Multiviews Dataset with missing views

multiview_dataset_corruptedv2

Datasets

All datasets are described in the article (~ will come)

  • UCI Handwritten digits multiviews dataset, available here : https://archive.ics.uci.edu/ml/datasets/Multiple+Features

    The files uci7.mat and uci10.mat used in the code are provided in this repository in folder "datasets/uci/".
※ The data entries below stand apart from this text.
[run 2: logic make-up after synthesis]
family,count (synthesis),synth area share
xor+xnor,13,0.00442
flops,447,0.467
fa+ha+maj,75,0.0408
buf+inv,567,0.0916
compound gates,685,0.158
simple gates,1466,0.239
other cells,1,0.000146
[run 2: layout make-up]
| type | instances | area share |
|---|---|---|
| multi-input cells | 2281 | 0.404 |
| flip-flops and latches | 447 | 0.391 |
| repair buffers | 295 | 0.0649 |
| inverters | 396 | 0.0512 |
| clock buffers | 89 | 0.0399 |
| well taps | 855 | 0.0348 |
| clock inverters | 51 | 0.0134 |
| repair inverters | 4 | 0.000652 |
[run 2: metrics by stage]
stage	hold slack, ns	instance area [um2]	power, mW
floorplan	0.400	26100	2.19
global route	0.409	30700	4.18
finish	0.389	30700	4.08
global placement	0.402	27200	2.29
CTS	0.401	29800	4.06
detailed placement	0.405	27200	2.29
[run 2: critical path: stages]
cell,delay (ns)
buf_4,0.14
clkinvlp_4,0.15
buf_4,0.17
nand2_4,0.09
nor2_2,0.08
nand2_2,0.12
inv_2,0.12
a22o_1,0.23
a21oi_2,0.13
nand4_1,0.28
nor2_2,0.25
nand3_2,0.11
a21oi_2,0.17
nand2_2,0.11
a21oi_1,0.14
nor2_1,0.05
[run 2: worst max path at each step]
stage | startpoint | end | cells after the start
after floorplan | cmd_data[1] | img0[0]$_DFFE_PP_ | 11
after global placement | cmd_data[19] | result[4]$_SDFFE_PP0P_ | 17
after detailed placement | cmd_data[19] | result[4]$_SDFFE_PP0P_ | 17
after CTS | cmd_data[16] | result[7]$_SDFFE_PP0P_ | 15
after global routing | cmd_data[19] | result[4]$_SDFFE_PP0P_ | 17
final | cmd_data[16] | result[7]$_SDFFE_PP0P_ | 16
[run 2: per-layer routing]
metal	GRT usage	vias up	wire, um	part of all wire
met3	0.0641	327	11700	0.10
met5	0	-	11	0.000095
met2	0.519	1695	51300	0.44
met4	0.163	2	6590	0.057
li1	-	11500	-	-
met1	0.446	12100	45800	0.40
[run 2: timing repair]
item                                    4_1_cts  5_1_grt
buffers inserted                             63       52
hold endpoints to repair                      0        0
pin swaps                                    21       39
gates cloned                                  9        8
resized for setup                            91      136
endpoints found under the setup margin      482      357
  • Twitter Friend Recommendation, available here : http://www.cs.jhu.edu/~mdredze/datasets/multiview_embeddings/

    Because of the size of the file, it is not provided on this repository. Hence, you have to download user_6views_tfidf_pcaEmbeddings_userTweets+networks.tsv.gz (1.4 GB) file. Extract it. Then concatenate file uidPerFriend_test_all.txt, uidPerFriend_dev_all.txt to uidPerFriend_fuse_all.txt. And concatenate uidPerHashtag_test_all.txt, uidPerHashtag_dev_all.txt to uidPerHashtag_fuse_all.txt.
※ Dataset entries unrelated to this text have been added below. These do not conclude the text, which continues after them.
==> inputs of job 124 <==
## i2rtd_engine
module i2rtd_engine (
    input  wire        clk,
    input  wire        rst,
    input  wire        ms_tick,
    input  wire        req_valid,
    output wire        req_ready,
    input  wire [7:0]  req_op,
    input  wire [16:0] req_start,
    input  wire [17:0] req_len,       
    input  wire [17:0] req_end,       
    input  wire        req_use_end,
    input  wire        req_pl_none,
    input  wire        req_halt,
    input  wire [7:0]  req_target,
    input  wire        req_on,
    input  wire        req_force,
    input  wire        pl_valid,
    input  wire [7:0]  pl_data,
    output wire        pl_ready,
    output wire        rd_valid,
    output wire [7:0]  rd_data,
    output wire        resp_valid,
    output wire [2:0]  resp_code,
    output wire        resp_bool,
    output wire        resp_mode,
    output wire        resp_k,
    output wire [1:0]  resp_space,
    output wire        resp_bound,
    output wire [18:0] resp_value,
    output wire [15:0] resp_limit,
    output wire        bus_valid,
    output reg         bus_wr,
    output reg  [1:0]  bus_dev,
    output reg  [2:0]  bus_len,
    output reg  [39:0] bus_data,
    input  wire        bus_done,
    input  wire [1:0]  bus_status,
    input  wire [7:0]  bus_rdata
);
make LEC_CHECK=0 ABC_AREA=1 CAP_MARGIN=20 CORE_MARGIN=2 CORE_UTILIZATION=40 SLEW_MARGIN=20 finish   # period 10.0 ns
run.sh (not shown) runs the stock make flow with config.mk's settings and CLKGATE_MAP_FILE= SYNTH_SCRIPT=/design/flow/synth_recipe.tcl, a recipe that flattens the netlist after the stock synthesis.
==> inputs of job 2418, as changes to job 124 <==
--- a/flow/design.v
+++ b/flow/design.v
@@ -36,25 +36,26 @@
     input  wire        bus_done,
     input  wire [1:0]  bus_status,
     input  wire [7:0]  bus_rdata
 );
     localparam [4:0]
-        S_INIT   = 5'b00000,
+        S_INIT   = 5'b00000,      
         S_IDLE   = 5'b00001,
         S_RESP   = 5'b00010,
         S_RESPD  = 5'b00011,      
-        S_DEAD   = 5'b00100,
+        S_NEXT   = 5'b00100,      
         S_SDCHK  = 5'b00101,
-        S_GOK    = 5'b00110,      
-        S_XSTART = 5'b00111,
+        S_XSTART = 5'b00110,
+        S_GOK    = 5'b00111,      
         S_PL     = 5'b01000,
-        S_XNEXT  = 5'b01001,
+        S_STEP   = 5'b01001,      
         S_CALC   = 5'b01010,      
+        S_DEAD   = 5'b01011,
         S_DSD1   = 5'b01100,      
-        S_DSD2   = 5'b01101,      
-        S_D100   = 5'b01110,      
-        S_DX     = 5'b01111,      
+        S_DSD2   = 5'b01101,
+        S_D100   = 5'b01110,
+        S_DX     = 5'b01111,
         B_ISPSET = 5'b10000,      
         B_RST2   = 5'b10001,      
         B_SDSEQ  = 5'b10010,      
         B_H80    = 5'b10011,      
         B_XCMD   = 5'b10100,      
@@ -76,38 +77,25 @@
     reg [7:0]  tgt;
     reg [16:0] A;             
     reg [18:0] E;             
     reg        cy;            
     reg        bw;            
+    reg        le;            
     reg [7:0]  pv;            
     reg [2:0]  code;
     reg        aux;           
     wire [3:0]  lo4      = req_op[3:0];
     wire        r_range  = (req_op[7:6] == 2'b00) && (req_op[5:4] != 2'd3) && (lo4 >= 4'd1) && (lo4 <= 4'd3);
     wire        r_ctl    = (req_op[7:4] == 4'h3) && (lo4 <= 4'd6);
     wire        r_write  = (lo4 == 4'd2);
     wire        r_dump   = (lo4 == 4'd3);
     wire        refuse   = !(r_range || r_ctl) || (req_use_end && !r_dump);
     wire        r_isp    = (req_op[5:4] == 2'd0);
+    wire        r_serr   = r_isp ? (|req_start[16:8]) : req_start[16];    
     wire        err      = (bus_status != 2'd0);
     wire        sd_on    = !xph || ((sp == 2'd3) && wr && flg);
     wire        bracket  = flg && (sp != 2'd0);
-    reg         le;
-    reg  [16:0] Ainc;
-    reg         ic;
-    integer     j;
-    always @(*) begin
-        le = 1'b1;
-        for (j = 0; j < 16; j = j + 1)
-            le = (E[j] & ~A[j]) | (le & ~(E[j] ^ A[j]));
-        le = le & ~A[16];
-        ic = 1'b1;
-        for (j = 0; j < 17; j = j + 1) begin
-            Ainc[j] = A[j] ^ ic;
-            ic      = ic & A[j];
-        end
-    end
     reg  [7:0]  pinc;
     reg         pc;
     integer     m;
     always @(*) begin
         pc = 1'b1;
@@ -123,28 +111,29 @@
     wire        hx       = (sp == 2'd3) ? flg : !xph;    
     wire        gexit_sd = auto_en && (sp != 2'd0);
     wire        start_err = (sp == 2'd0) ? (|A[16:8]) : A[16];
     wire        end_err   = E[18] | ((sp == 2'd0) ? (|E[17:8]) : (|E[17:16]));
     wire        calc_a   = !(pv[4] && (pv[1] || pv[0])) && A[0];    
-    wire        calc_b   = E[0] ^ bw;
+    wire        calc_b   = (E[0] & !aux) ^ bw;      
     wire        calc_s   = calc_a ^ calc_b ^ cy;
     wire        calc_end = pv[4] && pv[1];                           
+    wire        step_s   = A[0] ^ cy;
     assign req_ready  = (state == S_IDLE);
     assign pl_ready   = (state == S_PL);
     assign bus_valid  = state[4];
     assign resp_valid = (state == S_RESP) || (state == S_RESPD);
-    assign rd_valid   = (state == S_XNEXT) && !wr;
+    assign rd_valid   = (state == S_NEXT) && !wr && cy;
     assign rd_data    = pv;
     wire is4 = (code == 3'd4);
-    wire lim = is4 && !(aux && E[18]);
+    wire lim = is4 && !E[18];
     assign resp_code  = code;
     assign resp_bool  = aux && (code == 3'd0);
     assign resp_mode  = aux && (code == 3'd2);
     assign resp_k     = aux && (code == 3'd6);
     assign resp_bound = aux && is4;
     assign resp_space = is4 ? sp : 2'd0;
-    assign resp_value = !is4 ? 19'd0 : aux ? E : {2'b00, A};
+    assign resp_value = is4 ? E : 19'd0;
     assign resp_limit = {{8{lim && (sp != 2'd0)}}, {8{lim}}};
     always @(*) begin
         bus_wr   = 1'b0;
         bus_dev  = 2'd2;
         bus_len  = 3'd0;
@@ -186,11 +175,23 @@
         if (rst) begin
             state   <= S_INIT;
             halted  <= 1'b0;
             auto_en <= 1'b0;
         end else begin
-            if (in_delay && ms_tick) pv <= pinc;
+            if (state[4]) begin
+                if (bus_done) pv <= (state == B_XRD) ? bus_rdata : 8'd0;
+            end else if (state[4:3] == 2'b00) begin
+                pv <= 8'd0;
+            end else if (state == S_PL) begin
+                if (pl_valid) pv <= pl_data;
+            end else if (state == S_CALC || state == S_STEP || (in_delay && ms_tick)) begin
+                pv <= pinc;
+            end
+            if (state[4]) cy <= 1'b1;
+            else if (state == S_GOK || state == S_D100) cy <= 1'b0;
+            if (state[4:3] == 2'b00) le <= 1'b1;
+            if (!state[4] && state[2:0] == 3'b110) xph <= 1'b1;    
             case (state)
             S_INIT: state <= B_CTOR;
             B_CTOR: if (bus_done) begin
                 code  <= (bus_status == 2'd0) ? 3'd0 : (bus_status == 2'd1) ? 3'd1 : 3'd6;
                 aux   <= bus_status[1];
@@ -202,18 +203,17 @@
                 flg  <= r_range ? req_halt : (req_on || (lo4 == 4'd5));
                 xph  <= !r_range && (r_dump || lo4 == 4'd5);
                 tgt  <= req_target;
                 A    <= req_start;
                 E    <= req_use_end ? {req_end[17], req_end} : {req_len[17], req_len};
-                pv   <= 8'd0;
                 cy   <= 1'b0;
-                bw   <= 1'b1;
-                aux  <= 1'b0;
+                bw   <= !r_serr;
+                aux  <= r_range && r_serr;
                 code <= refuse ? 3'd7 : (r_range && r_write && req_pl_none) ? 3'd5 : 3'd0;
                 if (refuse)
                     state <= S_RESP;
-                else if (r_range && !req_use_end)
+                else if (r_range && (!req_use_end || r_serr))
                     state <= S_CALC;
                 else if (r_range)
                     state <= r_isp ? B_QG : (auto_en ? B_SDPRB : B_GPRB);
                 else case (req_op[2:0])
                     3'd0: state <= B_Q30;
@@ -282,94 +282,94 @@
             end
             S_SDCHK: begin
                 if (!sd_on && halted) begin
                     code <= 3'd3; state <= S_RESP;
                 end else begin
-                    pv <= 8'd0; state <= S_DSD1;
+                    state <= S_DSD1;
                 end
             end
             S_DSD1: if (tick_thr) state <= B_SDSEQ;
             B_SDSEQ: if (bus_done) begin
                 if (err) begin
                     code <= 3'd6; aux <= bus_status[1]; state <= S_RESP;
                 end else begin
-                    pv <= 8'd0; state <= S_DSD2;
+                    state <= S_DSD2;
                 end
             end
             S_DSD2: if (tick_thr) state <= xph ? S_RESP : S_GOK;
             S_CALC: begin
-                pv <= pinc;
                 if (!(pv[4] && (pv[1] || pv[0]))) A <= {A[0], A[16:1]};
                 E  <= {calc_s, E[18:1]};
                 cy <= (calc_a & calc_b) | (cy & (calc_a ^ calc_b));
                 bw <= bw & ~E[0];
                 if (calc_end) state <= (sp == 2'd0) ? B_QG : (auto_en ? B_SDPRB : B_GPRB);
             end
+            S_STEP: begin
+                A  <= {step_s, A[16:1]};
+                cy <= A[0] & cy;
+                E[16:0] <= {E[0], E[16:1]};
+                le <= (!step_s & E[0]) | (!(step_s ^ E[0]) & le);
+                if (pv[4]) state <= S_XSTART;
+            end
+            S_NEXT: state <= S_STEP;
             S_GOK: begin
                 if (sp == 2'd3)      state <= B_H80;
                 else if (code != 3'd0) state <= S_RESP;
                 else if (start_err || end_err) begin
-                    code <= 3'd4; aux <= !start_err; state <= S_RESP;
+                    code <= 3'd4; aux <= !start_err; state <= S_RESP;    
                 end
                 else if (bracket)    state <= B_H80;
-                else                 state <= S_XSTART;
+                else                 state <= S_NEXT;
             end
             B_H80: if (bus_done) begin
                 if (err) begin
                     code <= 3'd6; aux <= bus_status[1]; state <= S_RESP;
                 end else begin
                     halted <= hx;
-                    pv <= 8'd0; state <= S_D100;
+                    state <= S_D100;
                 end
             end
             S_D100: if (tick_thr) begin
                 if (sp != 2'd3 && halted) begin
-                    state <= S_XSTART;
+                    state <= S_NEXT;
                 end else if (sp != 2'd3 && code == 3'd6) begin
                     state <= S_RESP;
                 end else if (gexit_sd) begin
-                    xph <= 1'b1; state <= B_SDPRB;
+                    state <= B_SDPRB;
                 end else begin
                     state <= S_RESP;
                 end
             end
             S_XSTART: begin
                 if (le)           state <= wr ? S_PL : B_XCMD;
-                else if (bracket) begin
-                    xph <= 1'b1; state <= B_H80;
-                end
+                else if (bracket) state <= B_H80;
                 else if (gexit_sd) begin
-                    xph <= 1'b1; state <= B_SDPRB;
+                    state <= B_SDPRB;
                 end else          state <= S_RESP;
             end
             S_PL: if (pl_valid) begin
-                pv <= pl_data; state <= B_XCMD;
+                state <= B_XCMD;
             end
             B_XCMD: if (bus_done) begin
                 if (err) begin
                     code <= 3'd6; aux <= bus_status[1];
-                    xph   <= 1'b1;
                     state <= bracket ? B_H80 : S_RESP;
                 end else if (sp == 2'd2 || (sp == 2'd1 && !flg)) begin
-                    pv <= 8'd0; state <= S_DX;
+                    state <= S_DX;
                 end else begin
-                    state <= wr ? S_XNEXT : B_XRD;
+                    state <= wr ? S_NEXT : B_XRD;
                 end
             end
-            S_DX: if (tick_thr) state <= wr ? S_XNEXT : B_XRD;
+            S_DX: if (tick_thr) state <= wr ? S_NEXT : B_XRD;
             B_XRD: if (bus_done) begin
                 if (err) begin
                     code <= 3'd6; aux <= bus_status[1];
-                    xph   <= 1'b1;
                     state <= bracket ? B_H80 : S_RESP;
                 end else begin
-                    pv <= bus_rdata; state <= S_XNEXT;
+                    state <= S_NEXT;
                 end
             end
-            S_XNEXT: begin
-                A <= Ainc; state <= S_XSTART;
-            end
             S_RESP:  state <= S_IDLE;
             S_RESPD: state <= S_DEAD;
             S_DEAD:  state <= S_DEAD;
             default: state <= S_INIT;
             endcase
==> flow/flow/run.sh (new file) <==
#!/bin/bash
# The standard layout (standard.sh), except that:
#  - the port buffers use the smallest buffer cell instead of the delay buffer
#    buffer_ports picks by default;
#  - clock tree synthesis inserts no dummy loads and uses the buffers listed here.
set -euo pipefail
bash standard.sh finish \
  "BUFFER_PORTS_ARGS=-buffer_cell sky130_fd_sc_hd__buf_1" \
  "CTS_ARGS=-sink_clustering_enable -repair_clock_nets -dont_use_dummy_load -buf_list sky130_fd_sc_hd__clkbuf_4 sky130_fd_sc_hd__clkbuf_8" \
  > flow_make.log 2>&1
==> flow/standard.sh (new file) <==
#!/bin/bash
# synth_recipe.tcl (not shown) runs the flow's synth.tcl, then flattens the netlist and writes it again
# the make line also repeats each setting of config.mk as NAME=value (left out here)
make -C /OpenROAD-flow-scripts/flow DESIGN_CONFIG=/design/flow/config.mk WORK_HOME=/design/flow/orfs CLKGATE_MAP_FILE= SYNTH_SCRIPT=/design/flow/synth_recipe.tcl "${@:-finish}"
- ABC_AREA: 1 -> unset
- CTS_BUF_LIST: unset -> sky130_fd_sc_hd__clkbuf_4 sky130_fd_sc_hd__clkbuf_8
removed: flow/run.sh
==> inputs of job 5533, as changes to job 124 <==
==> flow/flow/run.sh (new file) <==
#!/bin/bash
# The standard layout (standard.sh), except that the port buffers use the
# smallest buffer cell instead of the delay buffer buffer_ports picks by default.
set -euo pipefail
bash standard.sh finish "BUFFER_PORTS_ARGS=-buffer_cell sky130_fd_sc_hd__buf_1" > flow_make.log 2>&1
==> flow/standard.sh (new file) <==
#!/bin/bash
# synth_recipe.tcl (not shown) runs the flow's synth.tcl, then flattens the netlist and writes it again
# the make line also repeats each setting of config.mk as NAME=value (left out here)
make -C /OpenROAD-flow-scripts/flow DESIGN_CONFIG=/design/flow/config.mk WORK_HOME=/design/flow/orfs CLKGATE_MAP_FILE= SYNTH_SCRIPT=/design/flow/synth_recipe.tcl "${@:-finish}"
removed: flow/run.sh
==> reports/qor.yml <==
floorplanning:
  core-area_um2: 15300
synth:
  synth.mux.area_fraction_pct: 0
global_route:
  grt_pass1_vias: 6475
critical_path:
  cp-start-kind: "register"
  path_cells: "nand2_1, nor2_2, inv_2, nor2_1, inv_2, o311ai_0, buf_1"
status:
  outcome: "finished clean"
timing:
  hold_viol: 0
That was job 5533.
uidPerFriend_fuse_all.txt and uidPerHashtag_fuse_all.txt must be in path "datasets/twitter/friend_and_hashtag_prediction_userids/".

NB : A short sample of this dataset is provided in "datasets/mnist2views/mnist2views_example.mat" to help you to build your own, if the upper link is death.

Tasks

All tasks are described in article (~ link will come)
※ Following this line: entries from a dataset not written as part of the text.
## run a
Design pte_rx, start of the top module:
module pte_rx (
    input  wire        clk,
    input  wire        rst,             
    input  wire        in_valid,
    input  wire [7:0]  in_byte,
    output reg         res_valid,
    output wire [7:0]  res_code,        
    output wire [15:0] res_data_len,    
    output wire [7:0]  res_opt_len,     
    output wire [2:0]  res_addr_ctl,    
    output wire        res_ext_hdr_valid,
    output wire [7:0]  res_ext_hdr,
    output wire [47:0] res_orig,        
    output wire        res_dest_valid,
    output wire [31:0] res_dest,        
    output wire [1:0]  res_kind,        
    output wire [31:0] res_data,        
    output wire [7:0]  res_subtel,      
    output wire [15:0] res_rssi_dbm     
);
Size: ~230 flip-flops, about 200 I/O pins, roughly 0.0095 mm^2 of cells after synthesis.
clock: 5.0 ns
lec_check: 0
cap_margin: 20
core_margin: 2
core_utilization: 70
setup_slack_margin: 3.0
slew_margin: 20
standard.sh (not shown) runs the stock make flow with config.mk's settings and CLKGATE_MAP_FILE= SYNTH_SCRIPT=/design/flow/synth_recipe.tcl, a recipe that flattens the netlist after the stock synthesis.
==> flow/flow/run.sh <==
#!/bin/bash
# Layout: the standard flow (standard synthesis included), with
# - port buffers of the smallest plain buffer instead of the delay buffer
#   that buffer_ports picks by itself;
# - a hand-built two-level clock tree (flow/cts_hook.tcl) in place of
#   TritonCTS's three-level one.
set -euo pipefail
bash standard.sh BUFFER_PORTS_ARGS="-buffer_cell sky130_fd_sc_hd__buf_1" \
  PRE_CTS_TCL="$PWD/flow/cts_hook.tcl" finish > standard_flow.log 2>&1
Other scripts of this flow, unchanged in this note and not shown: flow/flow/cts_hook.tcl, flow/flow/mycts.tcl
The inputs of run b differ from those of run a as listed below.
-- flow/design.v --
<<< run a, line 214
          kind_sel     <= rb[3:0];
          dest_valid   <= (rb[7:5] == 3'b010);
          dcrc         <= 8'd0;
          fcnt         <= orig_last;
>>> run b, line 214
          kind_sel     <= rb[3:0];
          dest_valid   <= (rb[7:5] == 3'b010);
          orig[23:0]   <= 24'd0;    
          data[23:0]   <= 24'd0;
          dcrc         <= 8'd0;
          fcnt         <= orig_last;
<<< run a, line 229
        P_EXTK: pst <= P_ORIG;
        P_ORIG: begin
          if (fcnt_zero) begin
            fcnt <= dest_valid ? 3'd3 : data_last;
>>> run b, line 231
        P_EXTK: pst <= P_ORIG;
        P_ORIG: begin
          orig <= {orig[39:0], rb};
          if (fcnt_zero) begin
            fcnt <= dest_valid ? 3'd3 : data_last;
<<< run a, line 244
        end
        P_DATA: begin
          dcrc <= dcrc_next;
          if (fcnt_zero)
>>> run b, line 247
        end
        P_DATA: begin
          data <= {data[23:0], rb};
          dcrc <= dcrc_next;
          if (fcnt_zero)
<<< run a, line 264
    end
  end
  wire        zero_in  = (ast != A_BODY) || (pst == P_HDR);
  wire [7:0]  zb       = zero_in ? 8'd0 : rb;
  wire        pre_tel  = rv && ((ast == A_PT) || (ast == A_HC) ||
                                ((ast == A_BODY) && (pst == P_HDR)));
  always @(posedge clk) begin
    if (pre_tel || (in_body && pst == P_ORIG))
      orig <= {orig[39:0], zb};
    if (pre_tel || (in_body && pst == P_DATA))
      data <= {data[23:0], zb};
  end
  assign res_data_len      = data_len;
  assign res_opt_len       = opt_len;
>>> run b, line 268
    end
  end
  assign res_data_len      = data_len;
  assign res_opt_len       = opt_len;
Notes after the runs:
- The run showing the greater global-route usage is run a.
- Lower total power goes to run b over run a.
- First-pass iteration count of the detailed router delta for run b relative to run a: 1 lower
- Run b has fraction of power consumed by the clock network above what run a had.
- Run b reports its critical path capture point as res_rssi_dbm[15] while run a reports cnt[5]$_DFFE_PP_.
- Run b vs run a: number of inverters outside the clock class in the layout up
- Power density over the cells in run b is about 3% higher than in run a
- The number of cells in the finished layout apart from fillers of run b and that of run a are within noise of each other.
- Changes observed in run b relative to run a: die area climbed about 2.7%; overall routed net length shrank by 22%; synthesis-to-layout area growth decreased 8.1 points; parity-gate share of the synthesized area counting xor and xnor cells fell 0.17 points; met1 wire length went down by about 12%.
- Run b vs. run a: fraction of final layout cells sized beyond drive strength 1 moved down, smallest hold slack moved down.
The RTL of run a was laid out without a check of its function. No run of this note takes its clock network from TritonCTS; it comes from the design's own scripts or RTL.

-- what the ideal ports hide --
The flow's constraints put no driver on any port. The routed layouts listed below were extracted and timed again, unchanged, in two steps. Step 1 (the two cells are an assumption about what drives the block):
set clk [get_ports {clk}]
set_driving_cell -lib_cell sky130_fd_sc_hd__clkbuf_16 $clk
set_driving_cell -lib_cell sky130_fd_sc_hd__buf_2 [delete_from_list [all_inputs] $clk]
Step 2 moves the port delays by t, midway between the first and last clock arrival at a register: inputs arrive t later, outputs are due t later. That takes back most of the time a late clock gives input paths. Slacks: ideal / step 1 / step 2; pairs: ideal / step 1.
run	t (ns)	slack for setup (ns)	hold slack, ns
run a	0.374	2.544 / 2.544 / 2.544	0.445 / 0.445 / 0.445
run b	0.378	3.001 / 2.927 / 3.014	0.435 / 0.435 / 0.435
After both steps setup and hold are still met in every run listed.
Task available : ["uci7", "uci10", "uci7robustinf", "uci10robustinf", "uci7robustclassif", "uci10robustclassif", "uci10robustclassifv2",'uci7robustclassifv2',"mnist2views","tfr"]

  • uci7/uci10 : Evaluate clustering and classification on uci7/uci10 latent space.

  • uci7robustinf/uci10robustinf : We split the dataset in train and test set. We remove some views in test set (following scenario 1). In the train set, we add the label of each instances as the 7th views. We train the model on this train set. Then we infer the labels (the 7th views) of test set instances.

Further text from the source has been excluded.